---- Listed records
`src/rtl/morse_char_tx_pkg.sv`:
```
// ---------------------------------------------------------------------------
// morse_char_tx_pkg
// Shared Morse definitions: unit-count constants, the transmitter state
// encoding, the {len, pat} code record and the ASCII -> Morse lookup.
// The receive-side decoder uses the same lookup so both directions agree.
// ---------------------------------------------------------------------------
package morse_char_tx_pkg;

   // Durations in Morse units
   localparam logic [2:0] DOT_U      = 3'd1;
   localparam logic [2:0] DASH_U     = 3'd3;
   localparam logic [2:0] ELEM_GAP_U = 3'd1;
   localparam logic [2:0] CHAR_GAP_U = 3'd3;
   localparam logic [2:0] WORD_GAP_U = 3'd7;

   // pat is left-aligned, MSB first, 1 = dash, 0 = dot; len is 1..5
   typedef struct packed {
      logic [2:0] len;
      logic [4:0] pat;
   } morse_code_t;

   typedef struct packed {
      logic        valid;
      logic        is_space;
      morse_code_t code;
   } morse_lookup_t;

   typedef enum logic [2:0] {
      ST_IDLE     = 3'd0,
      ST_MARK     = 3'd1,
      ST_ELEM_GAP = 3'd2,
      ST_CHAR_GAP = 3'd3,
      ST_WORD_GAP = 3'd4
   } tx_state_t;

   // Lower-case letters fold onto upper case; space is valid with no code.
   function automatic morse_lookup_t ascii_to_morse(input logic [7:0] c);
      morse_lookup_t r;
      logic [7:0]    u;
      if ((c >= 8'h61) && (c <= 8'h7A)) begin
         u = c - 8'h20;
      end else begin
         u = c;
      end
      r = {1'b1, 1'b0, 3'd0, 5'b00000};
      case (u)
         8'h41: r.code = {3'd2, 5'b01000}; // A .-
         8'h42: r.code = {3'd4, 5'b10000}; // B -...
         8'h43: r.code = {3'd4, 5'b10100}; // C -.-.
         8'h44: r.code = {3'd3, 5'b10000}; // D -..
         8'h45: r.code = {3'd1, 5'b00000}; // E .
         8'h46: r.code = {3'd4, 5'b00100}; // F ..-.
         8'h47: r.code = {3'd3, 5'b11000}; // G --.
         8'h48: r.code = {3'd4, 5'b00000}; // H ....
         8'h49: r.code = {3'd2, 5'b00000}; // I ..
         8'h4A: r.code = {3'd4, 5'b01110}; // J .---
         8'h4B: r.code = {3'd3, 5'b10100}; // K -.-
         8'h4C: r.code = {3'd4, 5'b01000}; // L .-..
         8'h4D: r.code = {3'd2, 5'b11000}; // M --
         8'h4E: r.code = {3'd2, 5'b10000}; // N -.
         8'h4F: r.code = {3'd3, 5'b11100}; // O ---
         8'h50: r.code = {3'd4, 5'b01100}; // P .--.
         8'h51: r.code = {3'd4, 5'b11010}; // Q --.-
         8'h52: r.code = {3'd3, 5'b01000}; // R .-.
         8'h53: r.code = {3'd3, 5'b00000}; // S ...
         8'h54: r.code = {3'd1, 5'b10000}; // T -
         8'h55: r.code = {3'd3, 5'b00100}; // U ..-
         8'h56: r.code = {3'd4, 5'b00010}; // V ...-
         8'h57: r.code = {3'd3, 5'b01100}; // W .--
         8'h58: r.code = {3'd4, 5'b10010}; // X -..-
         8'h59: r.code = {3'd4, 5'b10110}; // Y -.--
         8'h5A: r.code = {3'd4, 5'b11000}; // Z --..
         8'h30: r.code = {3'd5, 5'b11111}; // 0 -----
         8'h31: r.code = {3'd5, 5'b01111}; // 1 .----
         8'h32: r.code = {3'd5, 5'b00111}; // 2 ..---
         8'h33: r.code = {3'd5, 5'b00011}; // 3 ...--
         8'h34: r.code = {3'd5, 5'b00001}; // 4 ....-
         8'h35: r.code = {3'd5, 5'b00000}; // 5 .....
         8'h36: r.code = {3'd5, 5'b10000}; // 6 -....
         8'h37: r.code = {3'd5, 5'b11000}; // 7 --...
         8'h38: r.code = {3'd5, 5'b11100}; // 8 ---..
         8'h39: r.code = {3'd5, 5'b11110}; // 9 ----.
         8'h20: r.is_space = 1'b1;
         default: r.valid = 1'b0;
      endcase
      return r;
   endfunction

endpackage

```
`src/rtl/morse_char_tx_if.sv`:
```
// ---------------------------------------------------------------------------
// morse_char_tx_if
// Character-source handshake plus transmitter status.
//   char_code : ASCII character, sampled on an accepting edge
//   send      : request, accepted when send && ready
//   ready     : transmitter can take a character this cycle
//   busy      : transmission (or word gap) in progress
//   key_out   : Morse key, 1 = mark
//   done      : one-cycle pulse after the trailing gap
//   invalid   : one-cycle pulse after an unsupported character is accepted
// master = character source, slave = transmitter.
// ---------------------------------------------------------------------------
interface morse_char_tx_if;
   logic [7:0] char_code;
   logic       send;
   logic       ready;
   logic       busy;
   logic       key_out;
   logic       done;
   logic       invalid;

   modport master (
      output char_code, send,
      input  ready, busy, key_out, done, invalid
   );

   modport slave (
      input  char_code, send,
      output ready, busy, key_out, done, invalid
   );
endinterface

```
`src/rtl/morse_char_tx_unit_timer.sv`:
```
// ---------------------------------------------------------------------------
// morse_char_tx_unit_timer
// Down-counter measuring whole Morse units.
//   clk, rst : clock, synchronous active-high reset
//   clear    : force the count to zero (abort)
//   load     : load units*UNIT_CYCLES-1
//   units    : duration in Morse units (1..7)
//   expired  : count reads zero; the owning state ends on this edge
// ---------------------------------------------------------------------------
module morse_char_tx_unit_timer #(
   parameter int unsigned UNIT_CYCLES = 32'd12_500_000
) (
   input  logic       clk,
   input  logic       rst,
   input  logic       clear,
   input  logic       load,
   input  logic [2:0] units,
   output logic       expired
);

   localparam int unsigned CW = $clog2(7 * UNIT_CYCLES);

   logic [CW-1:0] count_r;
   logic [CW-1:0] load_val_s;

   // Reload value: n units last n*UNIT_CYCLES cycles including the zero cycle
   always_comb begin
      load_val_s = (CW'(units) * CW'(UNIT_CYCLES)) - CW'(1);
   end

   // Count down to zero and hold there until reloaded
   always_ff @(posedge clk) begin
      if (rst) begin
         count_r <= '0;
      end else if (clear) begin
         count_r <= '0;
      end else if (load) begin
         count_r <= load_val_s;
      end else if (count_r != '0) begin
         count_r <= count_r - CW'(1);
      end else begin
         count_r <= count_r;
      end
   end

   assign expired = (count_r == '0);

endmodule

```
`src/rtl/morse_char_tx.sv`:
```
// ---------------------------------------------------------------------------
// morse_char_tx
// Accepts one ASCII character per handshake and keys it out as International
// Morse with standard unit timing (dot 1, dash 3, element gap 1, character
// gap 3, word gap 7 units).
//   clk : system clock, rising edge
//   rst : synchronous active-high reset
//   en  : block enable; low aborts any transmission without a done pulse
//   bus : slave side of morse_char_tx_if (char_code/send in; ready, busy,
//         key_out, done, invalid out). ready is combinational, the rest
//         are registered.
// ---------------------------------------------------------------------------
module morse_char_tx
   import morse_char_tx_pkg::*;
#(
   parameter int unsigned UNIT_CYCLES = 32'd12_500_000
) (
   input  logic             clk,
   input  logic             rst,
   input  logic             en,
   morse_char_tx_if.slave   bus
);

   tx_state_t     state_r;
   logic [3:0]    tail_r;    // pattern bits still to send after the current element
   logic [2:0]    remain_r;  // elements left, including the one being keyed
   logic          key_out_r;
   logic          busy_r;
   logic          done_r;
   logic          invalid_r;

   morse_lookup_t lookup_s;
   logic          ready_s;
   logic          accept_s;
   logic          abort_s;
   logic          timer_load_s;
   logic          timer_clear_s;
   logic [2:0]    timer_units_s;
   logic          timer_expired_s;

   assign lookup_s = ascii_to_morse(bus.char_code);
   assign ready_s  = en && (state_r == ST_IDLE);
   assign accept_s = bus.send && ready_s;
   assign abort_s  = (!en) && (state_r != ST_IDLE);

   // Timer control: reload on every state entry so states chain without gaps
   always_comb begin
      timer_load_s  = 1'b0;
      timer_clear_s = 1'b0;
      timer_units_s = DOT_U;
      if (abort_s) begin
         timer_clear_s = 1'b1;
      end else begin
         case (state_r)
            ST_IDLE: begin
               if (accept_s && lookup_s.valid) begin
                  timer_load_s = 1'b1;
                  if (lookup_s.is_space) begin
                     timer_units_s = WORD_GAP_U;
                  end else begin
                     timer_units_s = lookup_s.code.pat[4] ? DASH_U : DOT_U;
                  end
               end else begin
                  timer_load_s = 1'b0;
               end
            end
            ST_MARK: begin
               if (timer_expired_s) begin
                  timer_load_s  = 1'b1;
                  timer_units_s = (remain_r > 3'd1) ? ELEM_GAP_U : CHAR_GAP_U;
               end else begin
                  timer_load_s = 1'b0;
               end
            end
            ST_ELEM_GAP: begin
               if (timer_expired_s) begin
                  timer_load_s  = 1'b1;
                  timer_units_s = tail_r[3] ? DASH_U : DOT_U;
               end else begin
                  timer_load_s = 1'b0;
               end
            end
            default: begin
               timer_load_s = 1'b0;
            end
         endcase
      end
   end

   morse_char_tx_unit_timer #(
      .UNIT_CYCLES (UNIT_CYCLES)
   ) u_timer (
      .clk     (clk),
      .rst     (rst),
      .clear   (timer_clear_s),
      .load    (timer_load_s),
      .units   (timer_units_s),
      .expired (timer_expired_s)
   );

   // Transmit FSM with registered key/status outputs
   always_ff @(posedge clk) begin
      if (rst) begin
         state_r   <= ST_IDLE;
         tail_r    <= 4'b0000;
         remain_r  <= 3'd0;
         key_out_r <= 1'b0;
         busy_r    <= 1'b0;
         done_r    <= 1'b0;
         invalid_r <= 1'b0;
      end else begin
         done_r    <= 1'b0;
         invalid_r <= 1'b0;
         if (abort_s) begin
            state_r   <= ST_IDLE;
            key_out_r <= 1'b0;
            busy_r    <= 1'b0;
         end else begin
            case (state_r)
               ST_IDLE: begin
                  if (accept_s) begin
                     if (!lookup_s.valid) begin
                        invalid_r <= 1'b1;
                     end else if (lookup_s.is_space) begin
                        state_r   <= ST_WORD_GAP;
                        busy_r    <= 1'b1;
                        key_out_r <= 1'b0;
                     end else begin
                        state_r   <= ST_MARK;
                        tail_r    <= lookup_s.code.pat[3:0];
                        remain_r  <= lookup_s.code.len;
                        busy_r    <= 1'b1;
                        key_out_r <= 1'b1;
                     end
                  end
               end
               ST_MARK: begin
                  if (timer_expired_s) begin
                     key_out_r <= 1'b0;
                     state_r   <= (remain_r > 3'd1) ? ST_ELEM_GAP : ST_CHAR_GAP;
                  end
               end
               ST_ELEM_GAP: begin
                  if (timer_expired_s) begin
                     tail_r    <= {tail_r[2:0], 1'b0};
                     remain_r  <= remain_r - 3'd1;
                     key_out_r <= 1'b1;
                     state_r   <= ST_MARK;
                  end
               end
               ST_CHAR_GAP, ST_WORD_GAP: begin
                  if (timer_expired_s) begin
                     state_r <= ST_IDLE;
                     busy_r  <= 1'b0;
                     done_r  <= 1'b1;
                  end
               end
               default: begin
                  state_r   <= ST_IDLE;
                  key_out_r <= 1'b0;
                  busy_r    <= 1'b0;
               end
            endcase
         end
      end
   end

   assign bus.ready   = ready_s;
   assign bus.busy    = busy_r;
   assign bus.key_out = key_out_r;
   assign bus.done    = done_r;
   assign bus.invalid = invalid_r;

endmodule

```
`src/flat_wrapper.sv`:
```
// flat-port wrapper written by rule: the top's interface ports become plain ports
module morse_char_tx_flat import morse_char_tx_pkg::*;
#(
   parameter int unsigned UNIT_CYCLES = 32'd12_500_000
)
  (clk, rst, en, bus_char_code, bus_send, bus_ready, bus_busy, bus_key_out, bus_done, bus_invalid);
  morse_char_tx_if bus_i ();
  input  logic clk;
  input  logic rst;
  input  logic en;
  input wire logic [$bits(bus_i.char_code)-1:0] bus_char_code;
  input wire logic [$bits(bus_i.send)-1:0] bus_send;
  output wire logic [$bits(bus_i.ready)-1:0] bus_ready;
  output wire logic [$bits(bus_i.busy)-1:0] bus_busy;
  output wire logic [$bits(bus_i.key_out)-1:0] bus_key_out;
  output wire logic [$bits(bus_i.done)-1:0] bus_done;
  output wire logic [$bits(bus_i.invalid)-1:0] bus_invalid;
  assign bus_i.char_code = bus_char_code;
  assign bus_i.send = bus_send;
  assign bus_ready = bus_i.ready;
  assign bus_busy = bus_i.busy;
  assign bus_key_out = bus_i.key_out;
  assign bus_done = bus_i.done;
  assign bus_invalid = bus_i.invalid;
  morse_char_tx #(.UNIT_CYCLES(UNIT_CYCLES)) u_core (.clk(clk), .rst(rst), .en(en), .bus(bus_i));
endmodule
```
--------
The lines sought are those in the data above that include the string "reset"; copy each one.

● **Solution to this problem**:
//   clk, rst : clock, synchronous active-high reset
//   rst : synchronous active-high reset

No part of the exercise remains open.